Linda RonstadtLinda Ronstadt, Dedicated To The One I Love (Elektra 1996) - Well into her 40s, Linda Ronstadt has visited many musical genres (and sold over 30 million albums along the way). On her 29th album, Ronstadt has arranged a group of pop songs as (according to Linda) "Lullabies for children."

While I don't necessarily agree with this description, Dedicated To The One I Love is one of Linda's best albums in recent memory, as it allows her to apply her considerable interpretative and vocal skills on a clean slate.

Let's be honest. Ronstadt's days as a pop icon are long past. But she still has a great voice. Seeking a change, Ronstadt moved to Marin County several years ago, and adopted a child. Dedicated To The One I Love is an offshoot of Linda's new maternal role.

Linda RonstadtThe album includes an eclectic collection of pop songs transformed into accoustic numbers, including Brian Wilson's "In My Room" (and Ronstadt shows a strong understanding of Wilson's emotional traumas on this version), "Goodnight" by Lennon and McCartney, and Queen's "We Will Rock You."

The album revels in its comfort zone using mostly flute and harp instrumentation, with some string arrangements and a glass armonica. According to Ronstadt, the armonica is "an eighteenth century glass instrument with a very soothing and seductive sound. It left room for me to work with lots of rich vocal harmonies." And that's no exageration; with the glass armonica, Ronstadt's voice sounds as good as ever.

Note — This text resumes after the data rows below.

interface swps_out_if;
  logic       valid;
  logic       ready;
  logic       frame_valid;
  logic [7:0] frame_seq;
  logic [7:0] frame_data;
  logic       frame_parity;
  logic       frame_is_end;
  logic [2:0] status;

  modport source (output valid, frame_valid, frame_seq, frame_data, frame_parity,
                  frame_is_end, status, input ready);
  modport sink (input valid, frame_valid, frame_seq, frame_data, frame_parity,
                frame_is_end, status, output ready);
endinterface

`default_nettype wire

==> src/rtl/swps_step.sv <==
// next-state and result logic for one word of the sender
`timescale 1ns / 1ps
`default_nettype none

module swps_step (
  input  swps_pkg::state_t  st,
  input  logic [2:0]        resend_limit,
  input  logic [1:0]        kind,
  input  logic [7:0]        data_byte,
  input  logic [7:0]        reply_byte,
  output swps_pkg::state_t  st_nxt,
  output swps_pkg::result_t res
);

  logic send;

  always_comb begin
    st_nxt     = st;
    send       = 1'b0;
    res.status = swps_pkg::ST_REJECT;
    case (swps_pkg::kind_t'(kind))
      swps_pkg::KIND_DATA, swps_pkg::KIND_END: begin
        if (!st.awaiting) begin
          st_nxt.held_end  = (kind == swps_pkg::KIND_END);
          st_nxt.held_data = (kind == swps_pkg::KIND_END) ? 8'd0 : data_byte;
          st_nxt.retries   = 3'd0;
          st_nxt.awaiting  = 1'b1;
          send             = 1'b1;
          res.status       = swps_pkg::ST_FIRST;
        end
      end
      swps_pkg::KIND_REPLY, swps_pkg::KIND_TIMEOUT: begin
        if (st.awaiting) begin
          if (kind == swps_pkg::KIND_REPLY && reply_byte == swps_pkg::ACK_CODE) begin
            st_nxt.awaiting = 1'b0;
            st_nxt.retries  = 3'd0;
            if (st.held_end) begin
              st_nxt.seq = 8'd0;
              res.status = swps_pkg::ST_DONE;
            end else begin
              st_nxt.seq = st.seq + 8'd1;
              res.status = swps_pkg::ST_ACKED;
            end
          end else if (st.retries < resend_limit) begin
            // nak or timeout with budget left
            st_nxt.retries = st.retries + 3'd1;
            send           = 1'b1;
            res.status     = swps_pkg::ST_RESEND;
          end else begin
            st_nxt.awaiting = 1'b0;
            st_nxt.retries  = 3'd0;
            st_nxt.seq      = 8'd0;
            res.status      = swps_pkg::ST_FAILED;
          end
        end
      end
      default: begin
        res.status = swps_pkg::ST_REJECT;
      end
    endcase

    // a sent frame carries the held contents after this word; with no send all frame fields are zero
    res.frame_valid  = send;
    res.frame_seq    = send ? st.seq : 8'd0;
    res.frame_data   = send ? st_nxt.held_data : 8'd0;
    res.frame_parity = send ? (^st_nxt.held_data) : 1'b0;
    res.frame_is_end = send ? st_nxt.held_end : 1'b0;
  end

endmodule

`default_nettype wire

==> src/rtl/stop_and_wait_parity_sender_unit.sv <==
// top level of the stop-and-wait sender with even-parity frames
// usage:
//   in_word  : one word per event: kind (data byte, end marker, reply, timeout),
//              data_byte and reply_byte; taken when valid and ready are high
//   out_word : one result word per input word: frame fields and a status code
//   cfg_we / cfg_wdata : write the resend limit, the resends allowed per frame
// the result word is registered and shown in the cycle after its input word is taken
// throughput: one word per cycle while out_word.ready stays high; the output register frees in the same cycle
//   it is taken, so in_word.ready = !out_word.valid || out_word.ready
// the session state is read and written by a combinational update on each taken word, so words
//   follow each other back to back without a bubble
// reset: session idle, sequence zero, no result pending, resend limit back to 3
// receiver stall: the result stays in the output register and in_word.ready
//   drops until it is taken; no word is lost or repeated
// config is to be written by the user only while the block is idle; the block does not enforce this
`timescale 1ns / 1ps
`default_nettype none
`include "stop_and_wait_parity_sender_unit_macros.svh"

module stop_and_wait_parity_sender_unit (
  input  logic              clk,
  input  logic              rst_n,
  swps_in_if.sink           in_word,
  swps_out_if.source        out_word,
  input  logic              cfg_we,
  input  logic [2:0]        cfg_wdata
);

  // retry budget register
  logic [2:0] resend_limit_r;

  // session state
  swps_pkg::state_t state_r;
  swps_pkg::state_t state_nxt;

  // result register, payload needs no reset
  logic              out_valid_r;
  swps_pkg::result_t res_r;
  swps_pkg::result_t res_nxt;

  logic accept;

  // terms for the checks below
  logic no_frame;
  logic sent_frame;
  logic frame_zero;
  logic parity_ok;
  logic opens_frame;
  logic armed_first;

  assign in_word.ready = !out_valid_r || out_word.ready;
  assign accept        = in_word.valid && in_word.ready;

  swps_step u_step (
    .st           (state_r),
    .resend_limit (resend_limit_r),
    .kind         (in_word.kind),
    .data_byte    (in_word.data_byte),
    .reply_byte   (in_word.reply_byte),
    .st_nxt       (state_nxt),
    .res          (res_nxt)
  );

  always_ff @(posedge clk) begin
    if (!rst_n) begin
      resend_limit_r <= swps_pkg::RESEND_LIMIT_RST;
    end else if (cfg_we) begin
      resend_limit_r <= cfg_wdata;
    end
  end

  // state moves only on a taken word
  always_ff @(posedge clk) begin
    if (!rst_n) begin
      state_r <= '0;
    end else if (accept) begin
      state_r <= state_nxt;
    end
  end

  always_ff @(posedge clk) begin
    if (!rst_n) begin
      out_valid_r <= 1'b0;
    end else if (accept) begin
      out_valid_r <= 1'b1;
    end else if (out_word.ready) begin
      out_valid_r <= 1'b0;
    end
  end

  always_ff @(posedge clk) begin
    if (accept) begin
      res_r <= res_nxt;
    end
  end

  assign out_word.valid        = out_valid_r;
  assign out_word.frame_valid  = res_r.frame_valid;
  assign out_word.frame_seq    = res_r.frame_seq;
  assign out_word.frame_data   = res_r.frame_data;
  assign out_word.frame_parity = res_r.frame_parity;
  assign out_word.frame_is_end = res_r.frame_is_end;
  assign out_word.status       = res_r.status;

  assign no_frame    = out_valid_r && !res_r.frame_valid;
  assign sent_frame  = out_valid_r && res_r.frame_valid;
  assign frame_zero  = res_r.frame_seq == 8'd0 && res_r.frame_data == 8'd0 &&
                       !res_r.frame_parity && !res_r.frame_is_end;
  assign parity_ok   = res_r.frame_parity == (^res_r.frame_data);
  assign opens_frame = accept && !state_r.awaiting &&
                       (in_word.kind == swps_pkg::KIND_DATA ||
                        in_word.kind == swps_pkg::KIND_END);
  assign armed_first = state_r.awaiting && out_valid_r &&
                       res_r.status == swps_pkg::ST_FIRST;

  // no frame means all frame fields are zero
  `SWPS_ASSERT_NOW(a_idle_frame_zero, clk, rst_n, no_frame, frame_zero)

  // a sent frame carries even parity over its data
  `SWPS_ASSERT_NOW(a_frame_parity, clk, rst_n, sent_frame, parity_ok)

  // a data or end word taken while idle arms the reply wait
  `SWPS_ASSERT_NEXT(a_send_arms, clk, rst_n, opens_frame, armed_first)

endmodule

`default_nettype wire
==> src/flat_wrapper.sv <==
// flat-port wrapper written by rule: the top's interface ports become plain ports
module stop_and_wait_parity_sender_unit_flat 
  (clk, rst_n, cfg_we, cfg_wdata, in_word_valid, in_word_kind, in_word_data_byte, in_word_reply_byte, in_word_ready, out_word_valid, out_word_frame_valid, out_word_frame_seq, out_word_frame_data, out_word_frame_parity, out_word_frame_is_end, out_word_status, out_word_ready);
  swps_in_if in_word_i ();
  swps_out_if out_word_i ();
  input  logic clk;
  input  logic rst_n;
  input  logic cfg_we;
  input  logic [2:0] cfg_wdata;
  input wire logic [$bits(in_word_i.valid)-1:0] in_word_valid;
  input wire logic [$bits(in_word_i.kind)-1:0] in_word_kind;
  input wire logic [$bits(in_word_i.data_byte)-1:0] in_word_data_byte;
  input wire logic [$bits(in_word_i.reply_byte)-1:0] in_word_reply_byte;
  output wire logic [$bits(in_word_i.ready)-1:0] in_word_ready;
  output wire logic [$bits(out_word_i.valid)-1:0] out_word_valid;
  output wire logic [$bits(out_word_i.frame_valid)-1:0] out_word_frame_valid;
  output wire logic [$bits(out_word_i.frame_seq)-1:0] out_word_frame_seq;
  output wire logic [$bits(out_word_i.frame_data)-1:0] out_word_frame_data;
  output wire logic [$bits(out_word_i.frame_parity)-1:0] out_word_frame_parity;
  output wire logic [$bits(out_word_i.frame_is_end)-1:0] out_word_frame_is_end;
  output wire logic [$bits(out_word_i.status)-1:0] out_word_status;
  input wire logic [$bits(out_word_i.ready)-1:0] out_word_ready;
  assign in_word_i.valid = in_word_valid;
  assign in_word_i.kind = in_word_kind;
  assign in_word_i.data_byte = in_word_data_byte;
  assign in_word_i.reply_byte = in_word_reply_byte;
  assign in_word_ready = in_word_i.ready;
  assign out_word_valid = out_word_i.valid;
  assign out_word_frame_valid = out_word_i.frame_valid;
  assign out_word_frame_seq = out_word_i.frame_seq;
  assign out_word_frame_data = out_word_i.frame_data;
  assign out_word_frame_parity = out_word_i.frame_parity;
  assign out_word_frame_is_end = out_word_i.frame_is_end;
  assign out_word_status = out_word_i.status;
  assign out_word_i.ready = out_word_ready;
  stop_and_wait_parity_sender_unit u_core (.clk(clk), .rst_n(rst_n), .in_word(in_word_i), .out_word(out_word_i), .cfg_we(cfg_we), .cfg_wdata(cfg_wdata));
endmodule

Says Linda, "One of the things that intrigued me about doing the album was to make sure we weren't just throwing in a bunch of pop re-makes. I looked for classic rock songs that had this baby theme where I really didn't have to alter the lyrics in any way.

Linda Ronstadt"I sing this record in a whisper, so it was such a discipline for me being a belter with a big voice, to have to whisper every single phrase. That was the challenge of the whole record, in a way. We kept saying `Don't wake the baby.'".

Also featured is "Be My Baby" by Phil Spector, Jeff Berry and Ellie Greenwich, together with a sweet version of "Brahmn's "Lullaby."

I've been a Ronstadt fan for years, and was disappointed by her 80's meanderings. However, the 90's have been good to Linda, as her wrk with producer George Massenburg is finally starting to gel. Dedicated To The One I Love is a sweet recording, and holds up.